Every detail you write down is one less thing you have to carry alone.

And that, in caregiving, is no small gift — to yourself or to those who step in to help.

Resources

• The Pink Book — Soaring Families. Candice has worked with Mike George, the founder of Soaring Families, and recommends his methodology, including The Pink Book, as a way to ensure consistent care when there are multiple caregivers (family & professional).

Contents for a Caregiver Notebook

By Meg

This is a list of what I have in the notebook I leave for caregivers.

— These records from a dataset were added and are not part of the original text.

===== src/rtl/sisc_pkg.sv =====
// sisc_pkg: shared opcodes, IR field positions and fetch FSM encodings
package sisc_pkg;
  localparam int OP_MSB  = 31;
  localparam int OP_LSB  = 28;
  localparam int MM_MSB  = 27;
  localparam int MM_LSB  = 24;
  localparam int IMM_MSB = 15;
  localparam int IMM_LSB = 0;

  typedef enum logic [3:0] {
    OP_NOOP = 4'd0,
    OP_LD   = 4'd1,
    OP_ST   = 4'd2,
    OP_ADD  = 4'd3,
    OP_SUB  = 4'd4,
    OP_AND  = 4'd5,
    OP_OR   = 4'd6,
    OP_XOR  = 4'd7,
    OP_NOT  = 4'd8,
    OP_SHL  = 4'd9,
    OP_SHR  = 4'd10,
    OP_ROT  = 4'd11,
    OP_BRA  = 4'd12,
    OP_CMP  = 4'd13,
    OP_JMP  = 4'd14,
    OP_HLT  = 4'd15
  } opcode_e;

  typedef enum logic [1:0] {
    ST_IDLE = 2'd0,
    ST_REQ  = 2'd1,
    ST_DONE = 2'd2
  } fetch_state_e;

  typedef enum logic [1:0] {
    PC_INC = 2'd0,
    PC_REL = 2'd1,
    PC_ABS = 2'd2
  } pc_sel_e;
endpackage


===== src/rtl/sisc_pc_next.sv =====
// sisc_pc_next: next-PC selection between increment, relative and absolute targets
module sisc_pc_next import sisc_pkg::*; #(
  parameter int AW = 16
) (
  input  logic [AW-1:0] pc_i,
  input  logic [15:0]   imm_i,
  input  logic [AW-1:0] abs_i,
  input  pc_sel_e       sel_i,
  output logic [AW-1:0] pc_o
);
  logic [AW-1:0] off;
  assign off  = AW'($signed(imm_i));
  assign pc_o = sel_i == PC_ABS ? abs_i : pc_i + (sel_i == PC_REL ? off : AW'(1));
endmodule


===== src/rtl/sisc_fetch_unit.sv =====
// sisc_fetch_unit: PC, IR and status ownership with a req/ack instruction fetch FSM
module sisc_fetch_unit import sisc_pkg::*; #(
  parameter int AW = 16,
  parameter int DW = 32
) (
  input  logic          clk,
  input  logic          rst,
  input  logic          fetch_start,
  input  logic          pc_write,
  input  logic          br_sel,
  input  logic          stat_en,
  input  logic [3:0]    alu_stat,
  output logic          imem_req,
  output logic [AW-1:0] imem_addr,
  input  logic          imem_ack,
  input  logic [DW-1:0] imem_data,
  output logic [DW-1:0] ir,
  output logic [3:0]    opcode,
  output logic [3:0]    mm,
  output logic [3:0]    stat,
  output logic [AW-1:0] pc,
  output logic          ir_valid,
  output logic          busy
);
  fetch_state_e  state_q, state_d;
  logic [AW-1:0] pc_q, pc_d;
  logic [DW-1:0] ir_q;
  logic [3:0]    stat_q;
  logic          fetch_hit, branch;
  pc_sel_e       pc_sel;

  // fetch FSM state register
  always_ff @(posedge clk)
    state_q <= rst ? ST_IDLE : state_d;

  // fetch FSM next state: only IDLE accepts a start, only REQ accepts an ack
  always_comb begin
    state_d = state_q == ST_IDLE ? (fetch_start ? ST_REQ : ST_IDLE) :
              state_q == ST_REQ  ? (imem_ack ? ST_DONE : ST_REQ) : ST_IDLE;
  end

  // fetch FSM outputs and the load conditions derived from the state
  always_comb begin
    imem_req  = state_q == ST_REQ;
    ir_valid  = state_q == ST_DONE;
    busy      = state_q != ST_IDLE;
    fetch_hit = imem_req && imem_ack;
    branch    = state_q == ST_IDLE && pc_write;
    pc_sel    = fetch_hit ? PC_INC : br_sel ? PC_ABS : PC_REL;
  end

  sisc_pc_next #(.AW(AW)) u_pc_next (
    .pc_i  (pc_q),
    .imm_i (ir_q[IMM_MSB:IMM_LSB]),
    .abs_i (ir_q[AW-1:0]),
    .sel_i (pc_sel),
    .pc_o  (pc_d)
  );

  // architectural registers; stat tracks the ALU whenever strobed, regardless of fetch state
  always_ff @(posedge clk)
    if (rst) begin
      pc_q   <= '0;
      ir_q   <= '0;
      stat_q <= '0;
    end else begin
      if (fetch_hit || branch) pc_q <= pc_d;
      if (fetch_hit) ir_q <= imem_data;
      if (stat_en) stat_q <= alu_stat;
    end

  assign imem_addr = pc_q;
  assign pc        = pc_q;
  assign ir        = ir_q;
  assign stat      = stat_q;
  assign opcode    = ir_q[OP_MSB:OP_LSB];
  assign mm        = ir_q[MM_MSB:MM_LSB];
endmodule

===== config.mk =====
export PLATFORM = sky130hd
export DESIGN_NAME = sisc_fetch_unit
export DESIGN_NICKNAME = d
export VERILOG_FILES = /design/src/rtl/sisc_pkg.sv /design/src/rtl/sisc_pc_next.sv /design/src/rtl/sisc_fetch_unit.sv
export SDC_FILE = /design/constraint.sdc
export NUM_CORES = 1
export LEC_CHECK = 0
export ABC_CLOCK_PERIOD_IN_PS = 3400
export CORE_UTILIZATION = 43
export CTS_CLUSTER_SIZE = 10
export DETAILED_ROUTE_END_ITERATION = 16
export DONT_BUFFER_PORTS = 1
export SLEW_MARGIN = 15
export SYNTH_ARGS = -nofsm -noshare
export SYNTH_HDL_FRONTEND = slang
export SYNTH_SLANG_ARGS = --single-unit

===== constraint.sdc =====
create_clock -name clk -period 3.4 [get_ports clk]
set_clock_uncertainty 0.15 [all_clocks]
set_input_delay 0.68 -clock clk [delete_from_list [all_inputs] [get_ports clk]]
set_output_delay 0.68 -clock clk [all_outputs]
set_load 0.05 [all_outputs]

==> results of run 1 <==
-- cells in the final DEF, fill, tap and decap left out, types with 2 or more instances in the layout --
master,Yosys,layout
nand2_1,85,85
dfxtp_1,54,54
a21oi_1,43,43
buf_4,26,39
nor2_1,19,19
ha_1,15,15
and2_1,14,14
nand3_1,12,12
xnor2_1,9,9
o22ai_1,8,8
a311oi_1,7,7
mux2i_1,6,6
clkbuf_8,0,6
inv_1,4,4
o21ai_0,4,4
a211oi_1,4,4
or3_1,3,3
a22oi_1,3,3
o31ai_1,3,3
xor2_1,3,3
nor2b_1,2,2
o21ai_1,2,2
a21oi_2,2,2
a221oi_1,2,2
nand2b_1,2,2
a211oi_2,2,2
o21bai_1,2,2
o211ai_1,2,2
-- worst max path at each step --
stage,from,cells after the start,end,slack (ns)
4_1_cts,state_q[0],10,imem_addr[12],0.45
6_report,state_q[0],10,imem_addr[12],0.47
2_1_floorplan,imem_ack,11,imem_addr[12],0.22
3_3_place_gp,imem_ack,10,imem_addr[12],0.23
5_1_grt,state_q[0],11,imem_addr[10],0.24
3_5_place_dp,imem_ack,10,imem_addr[12],0.21
-- cells by family after synthesis --
family          after synthesis  synth area share [%]
flops                        54                  35.0
buf+inv                      49                  9.55
fa+ha+maj                    16                  6.72
simple gates                150                  22.8
mux                           7                  2.31
xor+xnor                     12                  3.40
compound gates               94                  20.3
-- critical path, stage by stage (launching register included) --
cell	delay (ns)
dfxtp_1	0.41
and3b_1	0.26
or3_1	0.32
ha_1	0.21
fa_1	0.41
a21oi_1	0.22
o21ai_1	0.12
o21ai_2	0.15
o31ai_1	0.09
mux2_1	0.32
a211oi_2	0.20
-- through the flow --
stage          worst slack (ns)  area (um2)  std cells
5_1_grt                   0.239        3340        479
4_1_cts                   0.449        3340        479
2_1_floorplan             0.221        3090        382
6_report                  0.468        3340        479
3_5_place_dp              0.210        3220        472
3_3_place_gp              0.233        3220        472
-- flip-flops by register name, indices dropped and copies added, names as in the netlist --
register and count:
ir 32, imem_addr 16, stat 4, state_q 2
-- power by group through the flow --
stage | clock network [mW] | logic, mW | registers, mW
5_1_grt | 0.485 | 0.409 | 0.742
6_report | 0.457 | 0.381 | 0.737
2_1_floorplan | 0 | 0.269 | 0.822
3_5_place_dp | 0 | 0.382 | 0.752
3_3_place_gp | 0 | 0.378 | 0.751
4_1_cts | 0.462 | 0.382 | 0.738
-- metal layers --
metal / GRT usage, % / wire length (um) / part of all wire (%)
met2: 36.1 / 3550 / 47
met5: 0 / 0 / 0
met4: 5.15 / 50 / 0.67
met3: 6.10 / 671 / 8.9
met1: 25.3 / 3240 / 43
-- final cells by class --
| cell class | count | area (um2) | area share [%] |
|---|---|---|---|
| Timing Repair Buffer | 39 | 293 | 8.77 |
| Tap cell | 96 | 120 | 3.60 |
| Clock buffer | 6 | 82.6 | 2.47 |
| Multi-Input combinational cell | 279 | 1720 | 51.4 |
| Sequential cell | 54 | 1080 | 32.4 |
| Clock inverter | 1 | 30.0 | 0.900 |
| Inverter | 4 | 15.0 | 0.450 |
==> summary.md, run 1 <==
| Metric | Value |
|---|---|
| GRT Total Usage | `20.9%` |
| Pin count of the biggest net entering global routing | `56` |
| DRT iter0 DRCs | `93` |
| Hold_ws | `0.275 ns` |
| Clock share of power | `29.0%` |
| Vias in the first global route | `2585` |
| Fin. Hold Viols | `0` |
| Final Cycle Share | `86.2%` |
| CTS Buf Count | `5` |
| Min-Delay Path Depth | `1` |
| Yosys top cell area share | `35.0%` |
| Critical Path End Type | `flop` |
| Synth async-reset ratio | `0%` |
| Longest Clk Path Bufs | `2` |
| Post-synth top cells | `nand2_1, dfxtp_1, a21oi_1, buf_4, nor2_1` |
| Most common cell in the netlist | `nand2_1` |
| FMAX | `341 MHz` |
| Layout Utilization | `48.6%` |
| Overall power | `1.58 mW` |
| Max_slew headroom | `31.0%` |
| Initial Util | `45.0%` |
| R2r worst-path depth | `10` |
| Share of cells above drive strength 1 | `15.9%` |
| Worst-path maximum fanout | `8` |
| Max-slew violations | `0` |
| Mapped Cells | `382` |
| Final setup TNS | `0 ns` |
| Critical Path AT | `3.03 ns` |
| Netlist cell types | `56` |
| Via count | `2608` |
| Final Setup Violations | `0` |
| Worst r2r src | `state_q[0]` |
| Minimum clock period | `2.93 ns` |
| Leading area contributor after synthesis | `dfxtp_1` |
| Chip Width | `86.8 um` |
| DRC viols | `0` |
| Syn Nets | `441` |
| Grt ovf | `0` |
| Max_cap viols | `0` |
| Post-route ant nets | `0` |
| Number of diodes | `0` |
| Worst skew pair latency | `0.30 ns` |
| Unrepaired setup endpoints after global routing | `no` |
| Post-CTS Setup Bufs | `0` |
| Fin nets | `442` |
| Synth Register Bits | `54` |
| Worst Hold Path EP | `ir[1]` |
| PortBufs | `0` |
| Die Y | `86.8 um` |
| Worst vdd ir | `0.227 mV` |
| Total I/O pin count | `122` |
| Drt pass-1 iters | `4` |
| Min-delay src | `rst` |
| Post-synth EDFFs | `0` |
| Area grow syn2layout | `7.93%` |
| Worst hold path class | `in2reg` |
| FF-to-FF setup slack | `0.47 ns` |
| Via density per instance | `5.44` |
| Req. time, crit path | `3.50 ns` |
| Combinational share of power | `24.2%` |
| Detail Placement HPWL | `5450 um` |
| Routed WL | `7520 um` |
| DIE AREA | `7530 um2` |
| Synth Flop Type | `dfxtp_1` |
| Avg Cell Area, Syn | `8.09 um2` |
| Initial antenna violation count | `0` |
| Cts repair resizes | `0` |
| NetSw | `0.566 mW` |
| Worst-path clk slew | `0.10 ns` |
| Reg2reg end | `imem_addr[12]` |
| Setup CP Type | `reg2reg` |
| Fillers | `692` |
| Core area | `6870 um2` |
| Cell row count | `30` |
| H-Tree Level Count | `2` |
| First-pass GRT wire length | `12300 um` |
| Wire length per cell | `15.7 um` |
| CTS tree | `yes` |
| Mapped cell area | `3090 um2` |
| Power Density | `472 nW/um2` |
| Startpoint types | `flop` |
| Syn. warnings | `0` |
| Switch share | `35.9%` |
| GPL Wtd Cong | `0.869` |
| Num Clock Sinks | `54` |
| Slew @ Worst Pin | `1.03 ns` |
| Hold_buf cts | `0` |
| Status | `completed` |
| Sequential Power Share | `46.8%` |
| Area contributors post-synth | `dfxtp_1, nand2_1, a21oi_1, buf_4, ha_1` |
| Leak | `1.34 nW` |
| P_int | `1.01 mW` |
| Sequential area share after synthesis | `35.0%` |
| Clk root buf | `clkbuf_8` |
No activity file was read; power rests on OpenSTA's default activity.
==> run 2: changes to the inputs <==
Settings changed: CORE_UTILIZATION 43 to 60, PLACE_DENSITY set to 0.76.
==> summary.md, run 2 (same netlist as run 1, synthesis figures left out) <==
| Metric | Value |
|---|---|
| Status | `completed` |
| Post-CTS Setup Bufs | `0 (unchanged)` |
| Via density per instance | `5.89 (+8.2%)` |
| Area grow syn2layout | `5.10%` |
| Clk root buf | `clkbuf_8` |
| Cell row count | `25 (-17%)` |
| Startpoint types | `flop` |
| Wire length per cell | `15.7 um (+0.31%)` |
| DIE AREA | `5440 um2 (-28%)` |
| Vias in the first global route | `2437 (-5.7%)` |
| Worst-path clk slew | `0.10 ns (about the same)` |
| Critical Path End Type | `flop` |
| Leak | `1.31 nW (-2.6%)` |
| CTS tree | `yes` |
| Req. time, crit path | `3.49 ns (about the same)` |
| Longest Clk Path Bufs | `2 (unchanged)` |
| Share of cells above drive strength 1 | `14.3% (-1.6 points)` |
| Detail Placement HPWL | `5030 um (-7.6%)` |
| Min-delay src | `rst` |
| Critical Path AT | `3.20 ns (+0.17 ns)` |
| First-pass GRT wire length | `11100 um (-10%)` |
| Initial antenna violation count | `0 (unchanged)` |
| Buf/Inv on CP | `0 (unchanged)` |
| Chip Width | `73.8 um (-15%)` |
| FMAX | `321 MHz (-5.8%)` |
| Slew @ Worst Pin | `1.03 ns (+0.000460 ns)` |
| Initial Util | `63.8% (+19 points)` |
| Minimum clock period | `3.11 ns (+0.182 ns)` |
| Critical Path Source | `state_q[1]` |
| Multi-input logic area | `1720 um2 (unchanged)` |
| Final Cycle Share | `91.6% (+5.3 points)` |
| Max-slew violations | `0 (unchanged)` |
| Max_slew headroom | `31.0% (about the same)` |
| Setup CP Type | `reg2reg` |
| H-Tree Level Count | `2 (unchanged)` |
| Die Y | `73.8 um (-15%)` |
| Slowest stage cell on the critical path | `dfxtp_1` |
| Grt ovf | `0 (unchanged)` |
| Max_cap viols | `0 (unchanged)` |
| Power Density | `473 nW/um2 (about the same)` |
| Register area | `1080 um2 (unchanged)` |
| Core area | `4850 um2 (-29%)` |
| Worst hold path class | `in2reg` |
| CP Cell Sequence | `and3b_1, or3_1, ha_1, fa_1, a21oi_1, o21ai_1, o21ai_2, o31ai_1, mux2_1, a211oi_2` |
| Total I/O pin count | `122 (unchanged)` |
| Worst-path maximum fanout | `8 (unchanged)` |
| Via count | `2621 (+0.50%)` |
| Largest stage delay, worst path | `0.49 ns (+0.08 ns)` |
| Routed WL | `7010 um (-6.8%)` |
| Fin nets | `436 (-1.4%)` |
| Number of diodes | `0 (unchanged)` |
| Cts repair resizes | `0 (unchanged)` |
| Post-route ant nets | `0 (unchanged)` |
| Fillers | `420 (-39%)` |
| DRC viols | `0 (unchanged)` |
| Worst vdd ir | `0.294 mV (+29%)` |
| PortBufs | `0 (unchanged)` |
| Pin count of the biggest net entering global routing | `56 (unchanged)` |
| Drt pass-1 iters | `4 (unchanged)` |
| Final Setup Violations | `0 (unchanged)` |
| Fin. Hold Viols | `0 (unchanged)` |
| Most frequent cells in the layout | `nand2_1, dfxtp_1, a21oi_1` |
| GRT Total Usage | `26.3% (+5.4 points)` |
| Unrepaired setup endpoints after global routing | `no` |
| Top delay family on crit path | `compound AO/OA/AOI/OAI gates` |
| Commonest non-fill, non-tap cell in the layout | `nand2_1` |
| Final setup TNS | `0 ns (unchanged)` |
| GPL Wtd Cong | `0.913 (+5.0%)` |
| Hold_buf cts | `0 (unchanged)` |
| CTS Buf Count | `5 (unchanged)` |
| Worst skew pair latency | `0.30 ns (about the same)` |
| DRT iter0 DRCs | `144 (+55%)` |
| Worst r2r src | `state_q[1]` |
| Max reg flops | `32 (unchanged)` |
| Num Clock Sinks | `54 (unchanged)` |
| Layout Utilization | `67.0% (+18 points)` |
| Hold_ws | `0.278 ns (+0.00313 ns)` |
## run 2: cell count changes in the layout (fill, tap and decap cells not counted), sizes merged
cell / before / now
buf: 39 / 33
clkbuf: 6 / 7
## run 2: power breakdown
part | leakage [nW] | internal [mW] | switching, mW
clock network | 0.0524 | 0.221 | 0.204
logic | 0.813 | 0.102 | 0.272
registers | 0.441 | 0.666 | 0.0699
## run 2: final cells by class
class	instances	share of cell area [%]
Clock buffer	7	2.35
Clock inverter	1	0.924
Inverter	4	0.462
Multi-Input combinational cell	279	52.8
Sequential cell	54	33.3
Tap cell	67	2.58
Timing Repair Buffer	33	7.62
## run 2: per-layer routing
| metal | vias up | global-route usage, % | wire length (um) |
|---|---|---|---|
| li1 | 1283 | - | - |
| met1 | 1229 | 31.9 | 3050 |
| met2 | 103 | 45.5 | 3350 |
| met3 | 6 | 7.54 | 551 |
| met4 | 0 | 6.62 | 58 |
| met5 | - | 0 | 0 |
## run 2: stage by stage
stage	cell area (um2)	setup slack, ns	total power, mW	std cells
after CTS	3250	0.294	1.54	445
final	3250	0.287	1.54	445
after detailed placement	3140	0.161	1.12	437
after global placement	3140	0.210	1.12	437
after global routing	3250	0.121	1.60	445
after floorplan	3090	0.221	1.09	382
## run 2: worst paths after layout
| path | slack, ns | to | cells past startpoint |
|---|---|---|---|
| hold / removal | 0.28 | imem_addr[12] | 1 |
| hold reg to reg | 0.48 | state_q[0] | 1 |
| setup / recovery | 0.29 | imem_addr[12] | 10 |
| setup reg to reg | 0.29 | imem_addr[12] | 10 |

1. First page — a warning about the things the doctor has said is a reason to take Rich to the ER or call the paramedics. (I have a red marker around the page and a star on the top.)
2. List of contacts — includes the name, phone number(s), and relationship. My name, etc. is first; the caregivers involved this time; friends; relatives; doctors; veterinarian; place we order prepared meals from; dentist; next door neighbor; adult day care contact and transportation contact.
3. Schedules
   • What Rich is supposed to do on each day
   • Professional caregiver schedule
   • My schedule
4. Caregiver activities — the things I expect them to do and be aware of. The day caregivers have different things to do than the night caregiver.
5. Maps — for any place the caregivers may need to take Rich.
6. Instructions for using my computer — including how to get to any websites I think they may need and how to start Zoom.
7. Information sheet on Richard — includes: full name, date of birth, last 4 of social, medications (name, dose, how often), allergies, doctors with phone number, insurance for medical and drugs, pharmacy name and phone number. (I have this also posted on the refrigerator and I have this list for me too. And I have 2–3 copies of this in the notebook.)
8. Caregiver time sheets — several in case they run out.
9. Place for them to make notes — this is helpful since the caregivers may not actually see each other.
10. Money and credit card — with a note that the caregivers (I list their names) can use the credit card. The card I leave is in Rich’s name so if he is with them, he can say ok. I ask that they call me if they need to spend more than x amount and to put the receipts in the provided envelope.